What Does Jeremiah 10:15 Mean?

"They are vanity, and the work of errors: in the time of their visitation they shall perish." Jeremiah pronounces a verdict on the idols: vanity (hevel — breath, vapor, nothing) and the work of errors (ta'tu'im — mockeries, frauds, things that deserve derision). When God visits in judgment, they'll perish — not because God destroys them (they were never alive) but because their inability to survive the slightest pressure reveals what they always were: nothing.

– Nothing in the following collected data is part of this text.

`src/inc/fpcls_pkg.sv`:
```
// shared formats, constants and carriers for the fp operand classifier
package fpcls_pkg;
  // field layout of both formats
  localparam int FPCLS_SP_EXP_W = 8;
  localparam int FPCLS_DP_EXP_W = 11;
  localparam int FPCLS_SP_FRAC_W = 23;
  localparam int FPCLS_DP_FRAC_W = 52;
  localparam int FPCLS_SP_SIGN = 31;
  localparam int FPCLS_DP_SIGN = 63;
  localparam int FPCLS_SP_EXP_LO = 23;
  localparam int FPCLS_DP_EXP_LO = 52;
  localparam int FPCLS_FRAC_PAD = FPCLS_DP_FRAC_W - FPCLS_SP_FRAC_W;
  localparam int FPCLS_SIG_W = FPCLS_DP_FRAC_W + 1;
  localparam int FPCLS_EXPU_W = 12;
  // reserved exponent codes
  localparam logic [7:0] FPCLS_SP_EXP_MAX = 8'hFF;
  localparam logic [10:0] FPCLS_DP_EXP_MAX = 11'h7FF;
  // biases and minimum exponents, two's complement at FPCLS_EXPU_W
  localparam logic [11:0] FPCLS_SP_BIAS = 12'h07F;
  localparam logic [11:0] FPCLS_DP_BIAS = 12'h3FF;
  localparam logic [11:0] FPCLS_SP_EMIN = 12'hF82;
  localparam logic [11:0] FPCLS_DP_EMIN = 12'hC02;
  // default quiet nan patterns
  localparam logic [63:0] FPCLS_DP_QNAN = 64'h7FF8000000000000;
  localparam logic [63:0] FPCLS_SP_QNAN = 64'h000000007FC00000;
  localparam logic [63:0] FPCLS_SP_QBIT = 64'h0000000000400000;
  localparam logic [63:0] FPCLS_DP_QBIT = 64'h0008000000000000;

  // operation kinds issued by the pipeline
  typedef enum logic [3:0] {
    FPCLS_OP_ADD = 4'h0,
    FPCLS_OP_SUB = 4'h1,
    FPCLS_OP_MUL = 4'h2,
    FPCLS_OP_DIV = 4'h3,
    FPCLS_OP_MADD = 4'h4,
    FPCLS_OP_MSUB = 4'h5,
    FPCLS_OP_CMPU = 4'h6,
    FPCLS_OP_CMPO = 4'h7,
    FPCLS_OP_RSP = 4'h8,
    FPCLS_OP_CVTI = 4'h9
  } fpcls_op_t;

  // one-hot class plus sign
  typedef struct packed {
    logic sign;
    logic norm;
    logic denorm;
    logic zero;
    logic inf;
    logic snan;
    logic qnan;
  } fpcls_class_t;

  // class with significand and unbiased exponent
  typedef struct packed {
    fpcls_class_t cls;
    logic [FPCLS_EXPU_W-1:0] exp_unb;
    logic [FPCLS_SIG_W-1:0] sig;
  } fpcls_info_t;

  typedef struct packed {
    logic lt;
    logic gt;
    logic eq;
    logic un;
  } fpcls_cmp_t;

  // registered result of one issued operation
  typedef struct packed {
    logic valid;
    logic nan;
    logic [63:0] value;
    logic invalid;
    logic snan_exc;
    logic trap;
    fpcls_cmp_t cmp;
  } fpcls_state_t;
endpackage : fpcls_pkg

```
`src/rtl/fpcls_classify.sv`:
```
`timescale 1ns/100ps
// splits one operand into fields and classifies it
module fpcls_classify
  import fpcls_pkg::*;
(
  input wire logic dbl, // 1: double, 0: single in low word
  input wire logic [63:0] op, // raw operand
  output fpcls_info_t info // class, exponent, significand
);
  logic sign;
  logic [10:0] exp_f;
  logic [51:0] frac;
  logic exp_zero;
  logic exp_max;
  logic frac_zero;
  logic [11:0] exp_ext;

  // field split per precision
  always_comb begin
    if (dbl) begin
      sign = op[FPCLS_DP_SIGN];
      exp_f = op[FPCLS_DP_EXP_LO +: FPCLS_DP_EXP_W];
      frac = op[FPCLS_DP_FRAC_W-1:0];
      exp_zero = (exp_f == '0);
      exp_max = (exp_f == FPCLS_DP_EXP_MAX);
      exp_ext = {1'b0, exp_f} - FPCLS_DP_BIAS;
    end else begin
      sign = op[FPCLS_SP_SIGN];
      exp_f = {3'h0, op[FPCLS_SP_EXP_LO +: FPCLS_SP_EXP_W]};
      frac = {op[FPCLS_SP_FRAC_W-1:0], {FPCLS_FRAC_PAD{1'b0}}};
      exp_zero = (exp_f[7:0] == '0);
      exp_max = (exp_f[7:0] == FPCLS_SP_EXP_MAX);
      exp_ext = {4'h0, exp_f[7:0]} - FPCLS_SP_BIAS;
    end
    frac_zero = (frac == '0);
  end

  // exactly one class bit is set for any pattern
  always_comb begin
    info.cls.sign = sign & ~exp_max | sign & frac_zero;
    info.cls.norm = ~exp_zero & ~exp_max;
    info.cls.zero = exp_zero & frac_zero;
    info.cls.denorm = exp_zero & ~frac_zero;
    info.cls.inf = exp_max & frac_zero;
    info.cls.snan = exp_max & ~frac_zero & ~frac[FPCLS_DP_FRAC_W-1];
    info.cls.qnan = exp_max & ~frac_zero & frac[FPCLS_DP_FRAC_W-1];
    info.sig = {info.cls.norm, frac};
    if (exp_zero) begin
      info.exp_unb = dbl ? FPCLS_DP_EMIN : FPCLS_SP_EMIN;
    end else begin
      info.exp_unb = exp_ext;
    end
  end
endmodule : fpcls_classify

```
`src/rtl/fpcls_nan_pick.sv`:
```
`timescale 1ns/100ps
// priority choice of the nan result, always stored quiet
module fpcls_nan_pick
  import fpcls_pkg::*;
(
  input wire logic dbl, // precision of the result
  input wire logic [63:0] src_a, // first source
  input wire logic [63:0] src_b, // second source
  input wire logic [63:0] src_c, // third source
  input wire logic [2:0] is_nan, // nan and used, per source
  input wire logic gen_qnan, // disabled invalid op
  output logic hit, // a nan result exists
  output logic [63:0] value // chosen quiet nan
);
  logic [63:0] pick;

  // first, second, third source, then the default
  always_comb begin
    hit = 1'b1;
    if (is_nan[0]) begin
      pick = src_a;
    end else if (is_nan[1]) begin
      pick = src_b;
    end else if (is_nan[2]) begin
      pick = src_c;
    end else begin
      pick = dbl ? FPCLS_DP_QNAN : FPCLS_SP_QNAN;
      hit = gen_qnan;
    end
    // quiet bit forced so signaling sources leave quiet
    value = pick | (dbl ? FPCLS_DP_QBIT : FPCLS_SP_QBIT);
    if (!dbl) begin
      value[63:32] = '0;
    end
  end
endmodule : fpcls_nan_pick

```
`src/rtl/fpcls_top.sv`:
```
// Overview of operation
// - exponent strictly inside range: normalized, unit one
// - zero exponent and fraction: signed zero
// - compare treats +0 and -0 as equal
// - zero exponent, nonzero fraction: denormal, minimum exponent
// - max exponent, zero fraction: signed infinity
// - minus infinity lowest, plus infinity highest
// - infinity arithmetic exact except invalid cases
// - max exponent, nonzero fraction: nan, unsigned
// - fraction msb zero signaling, one quiet
// - signaling nan operand raises exception
// - invalid arithmetic with enable clear gives quiet nan
// - quiet nan propagates except compare, round, convert
// - quiet nan raises only ordered compare, convert
// - nan result: first, second, third, then default
// - stored nan always has quiet bit set
// - default nan: sign 0, ones, msb one
// - sign, 8/23 or 11/52 exponent and fraction
`timescale 1ns/100ps
module fpcls_top
  import fpcls_pkg::*;
(
  input wire logic mclk, // 40 MHz pipeline clock
  input wire logic reset, // async, active high
  input wire logic op_valid, // operation issued this cycle
  input wire fpcls_op_t op_kind, // kind of operation
  input wire logic dbl_sel, // 1: double, 0: single
  input wire logic [63:0] first_source_operand, // source a
  input wire logic [63:0] second_source_operand, // source b
  input wire logic [63:0] third_source_operand, // source c
  input wire logic [2:0] src_used, // bit n: source n+1 used
  input wire logic invalid_op_enable, // trap invalid instead of qnan
  output fpcls_info_t first_info, // class of source a
  output fpcls_info_t second_info, // class of source b
  output fpcls_info_t third_info, // class of source c
  output fpcls_cmp_t cmp_now, // a versus b, this cycle
  output logic res_valid, // result fields below are fresh
  output logic res_nan, // result is a nan
  output logic [63:0] res_value, // nan result value
  output logic invalid_flag, // invalid operation seen
  output logic snan_flag, // signaling nan operand seen
  output logic trap_req, // invalid with enable set
  output fpcls_cmp_t cmp_res // registered compare
);
  fpcls_state_t st_q;
  fpcls_state_t st_d;
  fpcls_class_t ca;
  fpcls_class_t cb;
  fpcls_class_t cc;
  logic [2:0] nan_used;
  logic snan_any;
  logic qnan_any;
  logic prop_op;
  logic inf_inv;
  logic qnan_inv;
  logic invalid;
  logic gen_qnan;
  logic nan_hit;
  logic [63:0] nan_value;
  logic prod_inf;
  logic prod_bad;
  logic prod_sign;
  logic [63:0] key_a;
  logic [63:0] key_b;
  logic trap_now;
  logic unordered;

  // ordering key: unsigned compare of keys matches numeric order
  function automatic logic [63:0] fpcls_key(
    input logic [63:0] op,
    input logic dbl,
    input logic is_zero
  );
    logic [62:0] mag;
    logic sgn;
    if (dbl) begin
      mag = op[FPCLS_DP_SIGN-1:0];
      sgn = op[FPCLS_DP_SIGN];
    end else begin
      // single lives in the low word; the upper word is ignored
      mag = {{(FPCLS_DP_SIGN - FPCLS_SP_SIGN){1'b0}}, op[FPCLS_SP_SIGN-1:0]};
      sgn = op[FPCLS_SP_SIGN];
    end
    if (is_zero) begin
      fpcls_key = {1'b1, 63'h0};
    end else if (sgn) begin
      fpcls_key = {1'b0, ~mag};
    end else begin
      fpcls_key = {1'b1, mag};
    end
  endfunction : fpcls_key

  // nan test for one class, either flavour
  function automatic logic fpcls_is_nan(input fpcls_class_t c);
    fpcls_is_nan = c.snan | c.qnan;
  endfunction : fpcls_is_nan

  // two infinities that cancel: add of unlike signs, subtract of like signs
  function automatic logic fpcls_inf_clash(
    input logic x_inf,
    input logic x_sgn,
    input logic y_inf,
    input logic y_sgn,
    input logic do_sub
  );
    logic differ;
    differ = x_sgn ^ y_sgn;
    // subtracting flips the effective sign of the second term
    fpcls_inf_clash = x_inf & y_inf & (differ ^ do_sub);
  endfunction : fpcls_inf_clash

  // zero times infinity has no value
  function automatic logic fpcls_zero_inf(input fpcls_class_t x, input fpcls_class_t y);
    fpcls_zero_inf = (x.inf & y.zero) | (x.zero & y.inf);
  endfunction : fpcls_zero_inf

  // three identical classifiers, one per source
  fpcls_classify u_cls_a (
    .dbl(dbl_sel),
    .op(first_source_operand),
    .info(first_info)
  );
  fpcls_classify u_cls_b (
    .dbl(dbl_sel),
    .op(second_source_operand),
    .info(second_info)
  );
  fpcls_classify u_cls_c (
    .dbl(dbl_sel),
    .op(third_source_operand),
    .info(third_info)
  );

  assign ca = first_info.cls;
  assign cb = second_info.cls;
  assign cc = third_info.cls;

  // unused sources never count toward nan choice
  assign nan_used[0] = src_used[0] & fpcls_is_nan(ca);
  assign nan_used[1] = src_used[1] & fpcls_is_nan(cb);
  assign nan_used[2] = src_used[2] & fpcls_is_nan(cc);
  assign snan_any = |(src_used & {cc.snan, cb.snan, ca.snan});
  assign qnan_any = |(src_used & {cc.qnan, cb.qnan, ca.qnan});

  // a against b; keys only valid when neither is a nan
  assign key_a = fpcls_key(first_source_operand, dbl_sel, ca.zero);
  assign key_b = fpcls_key(second_source_operand, dbl_sel, cb.zero);
  // a nan on either side leaves the pair unordered
  assign unordered = fpcls_is_nan(ca) | fpcls_is_nan(cb);
  always_comb begin
    cmp_now.un = unordered;
    cmp_now.eq = ~cmp_now.un & (key_a == key_b);
    cmp_now.lt = ~cmp_now.un & (key_a < key_b);
    cmp_now.gt = ~cmp_now.un & (key_a > key_b);
  end

  // product a*c for multiply and fused forms
  assign prod_bad = fpcls_zero_inf(ca, cc);
  assign prod_inf = (ca.inf | cc.inf) & ~prod_bad;
  assign prod_sign = ca.sign ^ cc.sign;

  // infinity and zero-over-zero cases that are invalid; all others stay exact
  always_comb begin
    inf_inv = 1'b0;
    case (op_kind)
      FPCLS_OP_ADD: begin
        inf_inv = fpcls_inf_clash(ca.inf, ca.sign, cb.inf, cb.sign, 1'b0);
      end
      FPCLS_OP_SUB: begin
        inf_inv = fpcls_inf_clash(ca.inf, ca.sign, cb.inf, cb.sign, 1'b1);
      end
      FPCLS_OP_MUL: begin
        inf_inv = prod_bad;
      end
      FPCLS_OP_DIV: begin
        inf_inv = (ca.inf & cb.inf) | (ca.zero & cb.zero);
      end
      FPCLS_OP_MADD: begin
        inf_inv = prod_bad | fpcls_inf_clash(prod_inf, prod_sign, cb.inf, cb.sign, 1'b0);
      end
      FPCLS_OP_MSUB: begin
        inf_inv = prod_bad | fpcls_inf_clash(prod_inf, prod_sign, cb.inf, cb.sign, 1'b1);
      end
      FPCLS_OP_CVTI: begin
        // an infinite source has no integer image
        inf_inv = cb.inf;
      end
      default: inf_inv = 1'b0;
    endcase
  end

  // quiet nans only trouble ordered compares and conversions
  always_comb begin
    case (op_kind)
      FPCLS_OP_CMPO: qnan_inv = qnan_any;
      FPCLS_OP_CVTI: qnan_inv = qnan_any;
      default: qnan_inv = 1'b0;
    endcase
  end

  // only arithmetic kinds carry a nan through to the result
  always_comb begin
    case (op_kind)
      FPCLS_OP_CMPU: prop_op = 1'b0;
      FPCLS_OP_CMPO: prop_op = 1'b0;
      FPCLS_OP_RSP: prop_op = 1'b0;
      FPCLS_OP_CVTI: prop_op = 1'b0;
      default: prop_op = 1'b1;
    endcase
  end

  assign invalid = snan_any | inf_inv | qnan_inv;
  // enabled invalid traps instead of writing a result
  assign trap_now = invalid & invalid_op_enable;
  // a trap suppresses the result, so no default nan then
  assign gen_qnan = invalid & ~invalid_op_enable & prop_op;

  fpcls_nan_pick u_pick (
    .dbl(dbl_sel),
    .src_a(first_source_operand),
    .src_b(second_source_operand),
    .src_c(third_source_operand),
    .is_nan(nan_used),
    .gen_qnan(gen_qnan),
    .hit(nan_hit),
    .value(nan_value)
  );

  // next state: capture one issued operation per cycle
  always_comb begin
    st_d = st_q;
    st_d.valid = op_valid;
    if (op_valid) begin
      st_d.invalid = invalid;
      st_d.snan_exc = snan_any;
      st_d.trap = trap_now;
      st_d.nan = nan_hit & prop_op & ~trap_now;
      st_d.value = st_d.nan ? nan_value : '0;
      st_d.cmp = cmp_now;
    end else begin
      // flags are one-cycle pulses tied to valid
      st_d.invalid = 1'b0;
      st_d.snan_exc = 1'b0;
      st_d.trap = 1'b0;
    end
  end

  // single state register
  always_ff @(posedge mclk or posedge reset) begin
    if (reset) begin
      st_q <= '0;
    end else begin
      st_q <= st_d;
    end
  end

  // all registered outputs come straight from the state
  assign res_valid = st_q.valid;
  assign res_nan = st_q.nan;
  assign res_value = st_q.value;
  assign invalid_flag = st_q.invalid;
  assign snan_flag = st_q.snan_exc;
  assign trap_req = st_q.trap;
  assign cmp_res = st_q.cmp;
endmodule : fpcls_top

```
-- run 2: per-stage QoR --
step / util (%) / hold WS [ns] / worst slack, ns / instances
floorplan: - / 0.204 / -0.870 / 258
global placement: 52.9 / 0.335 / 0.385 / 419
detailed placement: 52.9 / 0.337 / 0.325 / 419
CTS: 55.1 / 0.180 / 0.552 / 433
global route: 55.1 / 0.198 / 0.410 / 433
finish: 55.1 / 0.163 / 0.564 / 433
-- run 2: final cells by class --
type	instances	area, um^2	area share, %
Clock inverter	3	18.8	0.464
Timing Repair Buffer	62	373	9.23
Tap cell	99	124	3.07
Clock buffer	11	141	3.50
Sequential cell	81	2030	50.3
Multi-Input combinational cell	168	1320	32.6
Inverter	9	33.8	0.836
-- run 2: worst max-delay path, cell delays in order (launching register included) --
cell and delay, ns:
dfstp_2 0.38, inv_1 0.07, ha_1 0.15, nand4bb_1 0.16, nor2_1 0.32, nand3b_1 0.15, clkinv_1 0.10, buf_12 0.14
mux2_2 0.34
File: config.mk
export PLATFORM = sky130hd
export DESIGN_NAME = encoder_status_counter_bank
export DESIGN_NICKNAME = d
export VERILOG_FILES = /design/src/hw/esc_pkg.sv /design/src/hw/encoder_status_counter_bank.sv
export VERILOG_INCLUDE_DIRS = /design/src /design/src/hw
export SDC_FILE = /design/constraint.sdc
export NUM_CORES = 1
export LEC_CHECK = 0
export ABC_AREA = 1
export BUFFER_PORTS_ARGS = -buffer_cell sky130_fd_sc_hd__buf_2
export CAP_MARGIN = 20
export CORE_ASPECT_RATIO = 0.5
export CORE_UTILIZATION = 45
export DETAILED_ROUTE_END_ITERATION = 8
export PLACE_DENSITY_LB_ADDON = 0.05
export SLEW_MARGIN = 25
export SYNTH_ARGS = -nofsm -noshare
export SYNTH_HDL_FRONTEND = slang
export SYNTH_SLANG_ARGS = --single-unit
File: constraint.sdc
create_clock -name clk_sys -period 2.2 [get_ports clk_sys]
set_clock_uncertainty 0.15 [all_clocks]
set_input_delay 0 -clock clk_sys [delete_from_list [all_inputs] [get_ports clk_sys]]
set_output_delay 0 -clock clk_sys [all_outputs]
set_load 0.01 [all_outputs]
File: src/hw/esc_params.svh
// register offsets, field positions, codes and reset values of the encoder bank
`ifndef ESC_PARAMS_SVH
`define ESC_PARAMS_SVH
// byte offsets on the register bus
`define ESC_STAT_OFS 8'h00
`define ESC_POSH_OFS 8'h04
`define ESC_POSL_OFS 8'h08
`define ESC_POSITION_HOLD_OFS 8'h0C
`define ESC_VEL_OFS 8'h10
`define ESC_IDXH_OFS 8'h14
`define ESC_IDXL_OFS 8'h18
`define ESC_IDXHLD_OFS 8'h1C
`define ESC_ICH_OFS 8'h20
// flag index inside the seven-entry flag vector; status bit is 2*index+1
`define ESC_F_GE 6
`define ESC_F_LE 5
`define ESC_F_POSOV 4
`define ESC_F_HOMING 3
`define ESC_F_VELOV 2
`define ESC_F_HOME 1
`define ESC_F_INDEX 0
`define ESC_NFLAG 7
// position init modes that run the homing sequence
`define ESC_MODE_FIRST 3'b011
`define ESC_MODE_SECOND 3'b100
// bus answers and reset values
`define ESC_RESP_OKAY 2'b00
`define ESC_RESP_SLVERR 2'b10
`define ESC_RST16 16'h0000
`define ESC_RST32 32'h0000_0000
`endif

File: src/hw/esc_pkg.sv
// types shared by the encoder status and counter bank
package esc_pkg;
  // decoder events for one clock
  typedef struct packed {
    logic pos_up;
    logic pos_down;
    logic index;
    logic home;
  } enc_evt_t;
  // homing sequence states, one bit changes from IDLE to ARMED to SECOND, both on SECOND back to IDLE
  typedef enum logic [1:0] {
    H_IDLE = 2'b00,
    H_ARMED = 2'b01,
    H_SECOND = 2'b11
  } home_state_t;
endpackage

The "time of visitation" (paqad — when God acts, intervenes, shows up) is the test. Everything survives when no one's checking. The idols look impressive on the shelf. But when God visits — when real power shows up — the fakes perish. Not destroyed. Exposed as never having existed.

Reflection Questions

  • 1.What idol in your life would 'perish' if exposed to the real presence of God?
  • 2.How does the 'time of visitation' test reveal what your idols are actually made of?
  • 3.What are you worshipping that has the substance of 'vapor' and the quality of 'errors'?
  • 4.When has God's arrival in your life exposed something you trusted as completely empty?

Devotional

Vanity. The work of errors. Perishing at the moment of visitation. The idols have three qualities: they're empty, they're fraudulent, and they can't survive the moment when the real God shows up.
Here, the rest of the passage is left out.